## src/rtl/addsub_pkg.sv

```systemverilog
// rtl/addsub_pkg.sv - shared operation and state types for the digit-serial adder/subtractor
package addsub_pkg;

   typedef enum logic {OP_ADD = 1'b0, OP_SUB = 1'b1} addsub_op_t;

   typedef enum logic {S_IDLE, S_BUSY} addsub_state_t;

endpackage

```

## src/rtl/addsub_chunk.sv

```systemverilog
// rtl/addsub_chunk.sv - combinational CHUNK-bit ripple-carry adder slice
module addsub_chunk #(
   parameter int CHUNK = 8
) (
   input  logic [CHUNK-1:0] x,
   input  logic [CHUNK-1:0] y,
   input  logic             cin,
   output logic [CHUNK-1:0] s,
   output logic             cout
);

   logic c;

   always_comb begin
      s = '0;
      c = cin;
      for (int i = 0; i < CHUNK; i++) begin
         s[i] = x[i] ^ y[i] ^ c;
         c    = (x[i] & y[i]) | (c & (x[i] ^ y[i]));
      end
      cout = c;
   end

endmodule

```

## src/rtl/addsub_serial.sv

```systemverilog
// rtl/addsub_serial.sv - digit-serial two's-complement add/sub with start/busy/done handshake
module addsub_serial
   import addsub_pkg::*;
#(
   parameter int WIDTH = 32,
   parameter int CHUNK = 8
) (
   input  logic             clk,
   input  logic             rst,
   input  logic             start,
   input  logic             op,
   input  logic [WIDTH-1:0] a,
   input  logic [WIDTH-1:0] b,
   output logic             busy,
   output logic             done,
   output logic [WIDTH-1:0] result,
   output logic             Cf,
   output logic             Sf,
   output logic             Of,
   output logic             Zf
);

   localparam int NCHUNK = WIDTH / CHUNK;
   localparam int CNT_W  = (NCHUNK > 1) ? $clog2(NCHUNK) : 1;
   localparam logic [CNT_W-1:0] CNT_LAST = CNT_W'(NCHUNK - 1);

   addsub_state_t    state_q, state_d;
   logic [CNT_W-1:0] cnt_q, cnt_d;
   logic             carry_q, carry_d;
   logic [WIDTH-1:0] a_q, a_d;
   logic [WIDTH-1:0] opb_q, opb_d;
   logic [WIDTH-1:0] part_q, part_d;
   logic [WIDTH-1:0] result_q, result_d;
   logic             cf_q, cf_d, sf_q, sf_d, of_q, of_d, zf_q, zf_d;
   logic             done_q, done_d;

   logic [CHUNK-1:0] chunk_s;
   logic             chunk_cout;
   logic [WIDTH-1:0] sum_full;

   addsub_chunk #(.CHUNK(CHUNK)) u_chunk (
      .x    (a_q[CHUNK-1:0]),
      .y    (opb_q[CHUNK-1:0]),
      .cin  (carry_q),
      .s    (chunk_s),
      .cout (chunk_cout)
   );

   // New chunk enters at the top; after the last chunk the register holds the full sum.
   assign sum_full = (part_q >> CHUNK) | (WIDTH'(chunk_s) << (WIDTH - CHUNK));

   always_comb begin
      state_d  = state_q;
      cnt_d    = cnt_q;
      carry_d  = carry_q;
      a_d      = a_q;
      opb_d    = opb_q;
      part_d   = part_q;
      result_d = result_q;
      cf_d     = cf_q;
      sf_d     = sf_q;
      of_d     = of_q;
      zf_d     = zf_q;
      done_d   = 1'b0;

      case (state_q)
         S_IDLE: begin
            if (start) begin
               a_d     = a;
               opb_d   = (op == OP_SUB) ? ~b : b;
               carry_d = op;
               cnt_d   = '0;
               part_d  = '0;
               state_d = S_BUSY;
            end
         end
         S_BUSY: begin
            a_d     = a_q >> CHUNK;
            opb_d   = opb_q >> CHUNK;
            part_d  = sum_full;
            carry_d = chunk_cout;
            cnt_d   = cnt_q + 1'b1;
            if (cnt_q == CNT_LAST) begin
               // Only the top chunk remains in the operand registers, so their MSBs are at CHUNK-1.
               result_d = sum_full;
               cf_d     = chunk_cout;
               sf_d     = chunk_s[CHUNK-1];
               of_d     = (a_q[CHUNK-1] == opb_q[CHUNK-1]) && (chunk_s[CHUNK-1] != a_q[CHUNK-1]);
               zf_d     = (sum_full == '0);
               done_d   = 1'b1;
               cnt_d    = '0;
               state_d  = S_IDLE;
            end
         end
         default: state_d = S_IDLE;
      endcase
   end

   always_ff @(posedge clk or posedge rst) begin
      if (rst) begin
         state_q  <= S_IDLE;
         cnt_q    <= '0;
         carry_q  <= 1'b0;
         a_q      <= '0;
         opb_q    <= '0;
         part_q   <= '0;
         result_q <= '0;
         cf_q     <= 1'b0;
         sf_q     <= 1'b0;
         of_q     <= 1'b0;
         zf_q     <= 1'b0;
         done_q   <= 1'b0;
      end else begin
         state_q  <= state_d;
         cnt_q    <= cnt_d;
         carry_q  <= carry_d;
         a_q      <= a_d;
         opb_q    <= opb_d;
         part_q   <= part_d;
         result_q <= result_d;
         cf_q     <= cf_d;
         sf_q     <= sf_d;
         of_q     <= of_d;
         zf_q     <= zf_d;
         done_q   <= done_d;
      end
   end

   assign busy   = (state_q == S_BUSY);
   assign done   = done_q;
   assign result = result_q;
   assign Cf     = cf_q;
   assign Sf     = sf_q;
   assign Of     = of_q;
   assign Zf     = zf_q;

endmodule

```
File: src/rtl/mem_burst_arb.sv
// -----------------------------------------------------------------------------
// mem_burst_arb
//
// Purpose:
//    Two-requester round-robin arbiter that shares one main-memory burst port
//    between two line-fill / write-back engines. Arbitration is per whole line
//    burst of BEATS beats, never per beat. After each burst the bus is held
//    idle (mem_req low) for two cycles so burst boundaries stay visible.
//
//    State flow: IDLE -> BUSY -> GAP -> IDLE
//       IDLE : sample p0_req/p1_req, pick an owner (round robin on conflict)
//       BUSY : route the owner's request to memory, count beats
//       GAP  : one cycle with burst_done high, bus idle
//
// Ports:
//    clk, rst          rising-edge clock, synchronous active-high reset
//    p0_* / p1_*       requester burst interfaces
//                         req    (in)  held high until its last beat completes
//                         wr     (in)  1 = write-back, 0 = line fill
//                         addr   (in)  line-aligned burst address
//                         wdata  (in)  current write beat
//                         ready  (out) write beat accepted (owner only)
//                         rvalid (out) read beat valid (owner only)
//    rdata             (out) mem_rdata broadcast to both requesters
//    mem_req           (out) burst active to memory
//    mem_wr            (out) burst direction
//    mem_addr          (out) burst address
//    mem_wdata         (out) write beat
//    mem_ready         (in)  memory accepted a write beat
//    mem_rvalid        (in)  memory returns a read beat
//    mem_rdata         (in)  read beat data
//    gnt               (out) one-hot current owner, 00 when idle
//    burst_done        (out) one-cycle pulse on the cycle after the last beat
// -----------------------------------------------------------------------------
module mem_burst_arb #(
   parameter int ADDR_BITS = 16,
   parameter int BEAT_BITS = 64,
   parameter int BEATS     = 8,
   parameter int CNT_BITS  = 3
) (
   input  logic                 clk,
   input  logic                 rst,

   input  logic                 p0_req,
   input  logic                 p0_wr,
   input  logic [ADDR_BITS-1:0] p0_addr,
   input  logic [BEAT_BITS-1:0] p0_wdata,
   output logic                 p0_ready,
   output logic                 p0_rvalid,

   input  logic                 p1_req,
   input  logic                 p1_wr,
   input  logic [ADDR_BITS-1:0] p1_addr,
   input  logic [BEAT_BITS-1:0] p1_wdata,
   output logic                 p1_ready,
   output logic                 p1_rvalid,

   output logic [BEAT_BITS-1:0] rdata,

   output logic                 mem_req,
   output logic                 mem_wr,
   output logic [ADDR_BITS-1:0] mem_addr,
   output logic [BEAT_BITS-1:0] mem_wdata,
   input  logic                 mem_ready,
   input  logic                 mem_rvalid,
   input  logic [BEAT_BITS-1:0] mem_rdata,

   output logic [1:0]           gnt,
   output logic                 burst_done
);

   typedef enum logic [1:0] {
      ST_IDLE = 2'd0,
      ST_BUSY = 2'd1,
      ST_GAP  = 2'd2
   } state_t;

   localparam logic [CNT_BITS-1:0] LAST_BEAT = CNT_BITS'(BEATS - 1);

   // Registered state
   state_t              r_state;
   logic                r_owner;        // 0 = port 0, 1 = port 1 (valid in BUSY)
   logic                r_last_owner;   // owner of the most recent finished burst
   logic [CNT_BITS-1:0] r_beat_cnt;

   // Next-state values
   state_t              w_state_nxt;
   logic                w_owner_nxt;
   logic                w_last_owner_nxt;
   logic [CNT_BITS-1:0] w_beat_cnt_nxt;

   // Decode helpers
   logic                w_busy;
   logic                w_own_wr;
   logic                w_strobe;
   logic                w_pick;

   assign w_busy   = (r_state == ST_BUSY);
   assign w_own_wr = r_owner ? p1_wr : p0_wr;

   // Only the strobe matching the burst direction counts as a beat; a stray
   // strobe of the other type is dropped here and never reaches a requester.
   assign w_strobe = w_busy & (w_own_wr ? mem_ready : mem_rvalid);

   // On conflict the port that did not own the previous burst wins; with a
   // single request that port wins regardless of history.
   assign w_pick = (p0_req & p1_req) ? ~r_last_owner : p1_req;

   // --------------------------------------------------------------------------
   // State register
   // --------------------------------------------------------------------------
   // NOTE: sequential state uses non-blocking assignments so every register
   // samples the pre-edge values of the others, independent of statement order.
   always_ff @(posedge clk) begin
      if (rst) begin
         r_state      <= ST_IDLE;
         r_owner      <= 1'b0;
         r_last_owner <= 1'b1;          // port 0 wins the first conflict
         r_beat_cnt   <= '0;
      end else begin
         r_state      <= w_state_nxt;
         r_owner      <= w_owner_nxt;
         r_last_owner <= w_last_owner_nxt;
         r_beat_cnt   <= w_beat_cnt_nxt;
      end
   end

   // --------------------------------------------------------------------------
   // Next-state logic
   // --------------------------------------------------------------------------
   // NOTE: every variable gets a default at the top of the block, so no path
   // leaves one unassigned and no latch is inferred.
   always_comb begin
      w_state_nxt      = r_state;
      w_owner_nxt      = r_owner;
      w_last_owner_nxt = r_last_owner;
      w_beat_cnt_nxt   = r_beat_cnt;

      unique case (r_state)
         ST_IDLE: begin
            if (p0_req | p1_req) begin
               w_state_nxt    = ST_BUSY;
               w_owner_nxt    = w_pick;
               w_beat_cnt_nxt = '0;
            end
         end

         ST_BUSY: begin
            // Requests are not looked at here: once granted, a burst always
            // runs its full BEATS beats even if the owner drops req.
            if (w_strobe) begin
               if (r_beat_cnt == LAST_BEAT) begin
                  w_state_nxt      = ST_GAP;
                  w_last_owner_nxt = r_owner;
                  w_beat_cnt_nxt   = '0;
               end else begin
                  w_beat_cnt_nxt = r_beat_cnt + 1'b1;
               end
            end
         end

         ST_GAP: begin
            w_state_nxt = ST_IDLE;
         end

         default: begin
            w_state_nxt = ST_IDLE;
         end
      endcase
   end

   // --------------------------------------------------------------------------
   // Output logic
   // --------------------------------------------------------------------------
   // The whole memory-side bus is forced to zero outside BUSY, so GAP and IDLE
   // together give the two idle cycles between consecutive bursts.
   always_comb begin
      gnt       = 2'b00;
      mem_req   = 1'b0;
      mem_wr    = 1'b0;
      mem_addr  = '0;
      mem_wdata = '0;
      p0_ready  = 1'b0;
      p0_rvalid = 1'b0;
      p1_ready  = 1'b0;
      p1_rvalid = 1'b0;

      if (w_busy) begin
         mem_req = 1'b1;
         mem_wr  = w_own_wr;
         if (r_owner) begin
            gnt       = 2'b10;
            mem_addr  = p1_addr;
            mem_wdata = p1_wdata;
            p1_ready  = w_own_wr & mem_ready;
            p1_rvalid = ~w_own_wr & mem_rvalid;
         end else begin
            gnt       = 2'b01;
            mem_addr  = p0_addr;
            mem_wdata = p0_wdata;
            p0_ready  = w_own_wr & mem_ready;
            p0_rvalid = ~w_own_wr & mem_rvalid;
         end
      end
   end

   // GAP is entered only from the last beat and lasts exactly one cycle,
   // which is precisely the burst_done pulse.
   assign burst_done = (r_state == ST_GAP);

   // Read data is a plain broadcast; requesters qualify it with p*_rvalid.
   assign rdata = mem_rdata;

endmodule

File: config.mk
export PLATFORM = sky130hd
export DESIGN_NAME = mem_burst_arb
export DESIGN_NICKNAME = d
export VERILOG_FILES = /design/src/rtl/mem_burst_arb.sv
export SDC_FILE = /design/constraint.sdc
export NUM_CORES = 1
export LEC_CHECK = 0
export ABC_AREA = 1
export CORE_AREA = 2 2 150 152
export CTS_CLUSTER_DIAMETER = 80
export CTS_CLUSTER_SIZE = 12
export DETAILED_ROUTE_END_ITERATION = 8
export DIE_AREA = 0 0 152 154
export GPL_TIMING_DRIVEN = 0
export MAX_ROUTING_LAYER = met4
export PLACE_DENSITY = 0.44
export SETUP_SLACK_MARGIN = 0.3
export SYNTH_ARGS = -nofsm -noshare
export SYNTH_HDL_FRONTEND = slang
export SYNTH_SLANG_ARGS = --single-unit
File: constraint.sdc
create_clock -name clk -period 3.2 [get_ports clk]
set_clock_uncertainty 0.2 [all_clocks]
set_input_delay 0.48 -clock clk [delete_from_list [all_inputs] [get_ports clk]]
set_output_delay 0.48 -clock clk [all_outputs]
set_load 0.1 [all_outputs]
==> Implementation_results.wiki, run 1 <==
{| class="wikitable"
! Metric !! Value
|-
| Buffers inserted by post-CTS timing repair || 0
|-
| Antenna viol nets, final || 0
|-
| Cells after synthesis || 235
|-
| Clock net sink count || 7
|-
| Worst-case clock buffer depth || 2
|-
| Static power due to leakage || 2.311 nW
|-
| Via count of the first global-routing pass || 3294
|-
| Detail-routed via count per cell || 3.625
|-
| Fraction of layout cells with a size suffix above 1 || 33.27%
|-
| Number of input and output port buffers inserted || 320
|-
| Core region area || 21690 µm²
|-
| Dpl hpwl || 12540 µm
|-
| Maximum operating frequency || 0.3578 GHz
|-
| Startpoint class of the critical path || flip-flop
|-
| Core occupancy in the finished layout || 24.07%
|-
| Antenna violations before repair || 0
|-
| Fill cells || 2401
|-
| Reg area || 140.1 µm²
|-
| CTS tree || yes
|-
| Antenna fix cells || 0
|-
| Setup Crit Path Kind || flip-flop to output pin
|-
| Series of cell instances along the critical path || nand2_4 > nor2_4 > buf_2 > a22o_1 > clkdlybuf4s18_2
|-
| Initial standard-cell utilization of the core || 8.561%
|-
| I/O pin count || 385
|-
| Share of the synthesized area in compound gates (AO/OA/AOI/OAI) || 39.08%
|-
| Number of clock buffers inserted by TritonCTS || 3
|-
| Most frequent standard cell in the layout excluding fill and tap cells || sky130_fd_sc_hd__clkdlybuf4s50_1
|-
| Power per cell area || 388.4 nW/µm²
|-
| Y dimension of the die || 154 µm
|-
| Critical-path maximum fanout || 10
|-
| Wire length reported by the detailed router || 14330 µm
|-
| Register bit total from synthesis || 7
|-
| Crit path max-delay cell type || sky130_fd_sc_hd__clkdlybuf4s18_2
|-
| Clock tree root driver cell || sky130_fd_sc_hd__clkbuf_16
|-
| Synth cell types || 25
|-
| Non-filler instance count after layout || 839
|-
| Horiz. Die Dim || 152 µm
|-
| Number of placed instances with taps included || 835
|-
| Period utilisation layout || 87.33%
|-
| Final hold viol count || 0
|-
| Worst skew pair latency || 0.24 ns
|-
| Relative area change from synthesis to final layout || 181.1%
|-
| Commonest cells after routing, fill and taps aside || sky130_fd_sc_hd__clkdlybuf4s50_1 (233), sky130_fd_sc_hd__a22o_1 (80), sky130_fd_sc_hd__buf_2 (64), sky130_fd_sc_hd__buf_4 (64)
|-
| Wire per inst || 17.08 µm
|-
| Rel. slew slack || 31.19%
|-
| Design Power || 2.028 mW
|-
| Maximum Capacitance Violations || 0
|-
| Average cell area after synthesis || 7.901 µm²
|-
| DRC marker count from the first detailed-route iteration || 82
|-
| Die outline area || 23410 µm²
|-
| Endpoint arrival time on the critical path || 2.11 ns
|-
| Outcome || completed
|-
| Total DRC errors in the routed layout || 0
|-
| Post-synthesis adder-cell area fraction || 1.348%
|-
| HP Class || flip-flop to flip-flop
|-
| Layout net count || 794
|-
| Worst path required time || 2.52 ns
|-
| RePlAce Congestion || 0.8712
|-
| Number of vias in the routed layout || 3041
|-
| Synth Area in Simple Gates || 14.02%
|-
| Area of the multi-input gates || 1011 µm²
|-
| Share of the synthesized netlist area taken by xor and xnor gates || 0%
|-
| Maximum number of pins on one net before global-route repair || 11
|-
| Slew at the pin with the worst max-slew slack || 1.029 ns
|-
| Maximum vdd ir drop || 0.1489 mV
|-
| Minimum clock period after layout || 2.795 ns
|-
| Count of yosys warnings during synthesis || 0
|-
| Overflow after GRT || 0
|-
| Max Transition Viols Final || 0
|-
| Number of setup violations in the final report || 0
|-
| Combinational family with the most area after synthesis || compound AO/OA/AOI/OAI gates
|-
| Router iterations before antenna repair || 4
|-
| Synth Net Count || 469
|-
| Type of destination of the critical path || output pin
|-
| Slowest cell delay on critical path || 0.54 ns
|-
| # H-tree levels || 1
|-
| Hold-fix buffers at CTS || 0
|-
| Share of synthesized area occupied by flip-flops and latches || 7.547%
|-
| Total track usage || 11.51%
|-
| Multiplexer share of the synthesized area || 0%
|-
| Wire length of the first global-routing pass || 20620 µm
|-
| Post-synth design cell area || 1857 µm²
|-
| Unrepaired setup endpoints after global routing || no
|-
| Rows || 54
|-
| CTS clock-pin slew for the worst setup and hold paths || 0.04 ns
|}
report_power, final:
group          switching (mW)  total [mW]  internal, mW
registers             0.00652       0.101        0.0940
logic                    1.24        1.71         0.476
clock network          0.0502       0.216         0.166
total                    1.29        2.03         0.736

- - -

The response should be the listing above, limited to the lines between the one holding "export MAX_ROUTING_LAYER = met4" and the one holding "cell || sky130_fd_sc_hd__clkbuf_16", inclusive, reproduced exactly.

export MAX_ROUTING_LAYER = met4
export PLACE_DENSITY = 0.44
export SETUP_SLACK_MARGIN = 0.3
export SYNTH_ARGS = -nofsm -noshare
export SYNTH_HDL_FRONTEND = slang
export SYNTH_SLANG_ARGS = --single-unit
File: constraint.sdc
create_clock -name clk -period 3.2 [get_ports clk]
set_clock_uncertainty 0.2 [all_clocks]
set_input_delay 0.48 -clock clk [delete_from_list [all_inputs] [get_ports clk]]
set_output_delay 0.48 -clock clk [all_outputs]
set_load 0.1 [all_outputs]
==> Implementation_results.wiki, run 1 <==
{| class="wikitable"
! Metric !! Value
|-
| Buffers inserted by post-CTS timing repair || 0
|-
| Antenna viol nets, final || 0
|-
| Cells after synthesis || 235
|-
| Clock net sink count || 7
|-
| Worst-case clock buffer depth || 2
|-
| Static power due to leakage || 2.311 nW
|-
| Via count of the first global-routing pass || 3294
|-
| Detail-routed via count per cell || 3.625
|-
| Fraction of layout cells with a size suffix above 1 || 33.27%
|-
| Number of input and output port buffers inserted || 320
|-
| Core region area || 21690 µm²
|-
| Dpl hpwl || 12540 µm
|-
| Maximum operating frequency || 0.3578 GHz
|-
| Startpoint class of the critical path || flip-flop
|-
| Core occupancy in the finished layout || 24.07%
|-
| Antenna violations before repair || 0
|-
| Fill cells || 2401
|-
| Reg area || 140.1 µm²
|-
| CTS tree || yes
|-
| Antenna fix cells || 0
|-
| Setup Crit Path Kind || flip-flop to output pin
|-
| Series of cell instances along the critical path || nand2_4 > nor2_4 > buf_2 > a22o_1 > clkdlybuf4s18_2
|-
| Initial standard-cell utilization of the core || 8.561%
|-
| I/O pin count || 385
|-
| Share of the synthesized area in compound gates (AO/OA/AOI/OAI) || 39.08%
|-
| Number of clock buffers inserted by TritonCTS || 3
|-
| Most frequent standard cell in the layout excluding fill and tap cells || sky130_fd_sc_hd__clkdlybuf4s50_1
|-
| Power per cell area || 388.4 nW/µm²
|-
| Y dimension of the die || 154 µm
|-
| Critical-path maximum fanout || 10
|-
| Wire length reported by the detailed router || 14330 µm
|-
| Register bit total from synthesis || 7
|-
| Crit path max-delay cell type || sky130_fd_sc_hd__clkdlybuf4s18_2
|-
| Clock tree root driver cell || sky130_fd_sc_hd__clkbuf_16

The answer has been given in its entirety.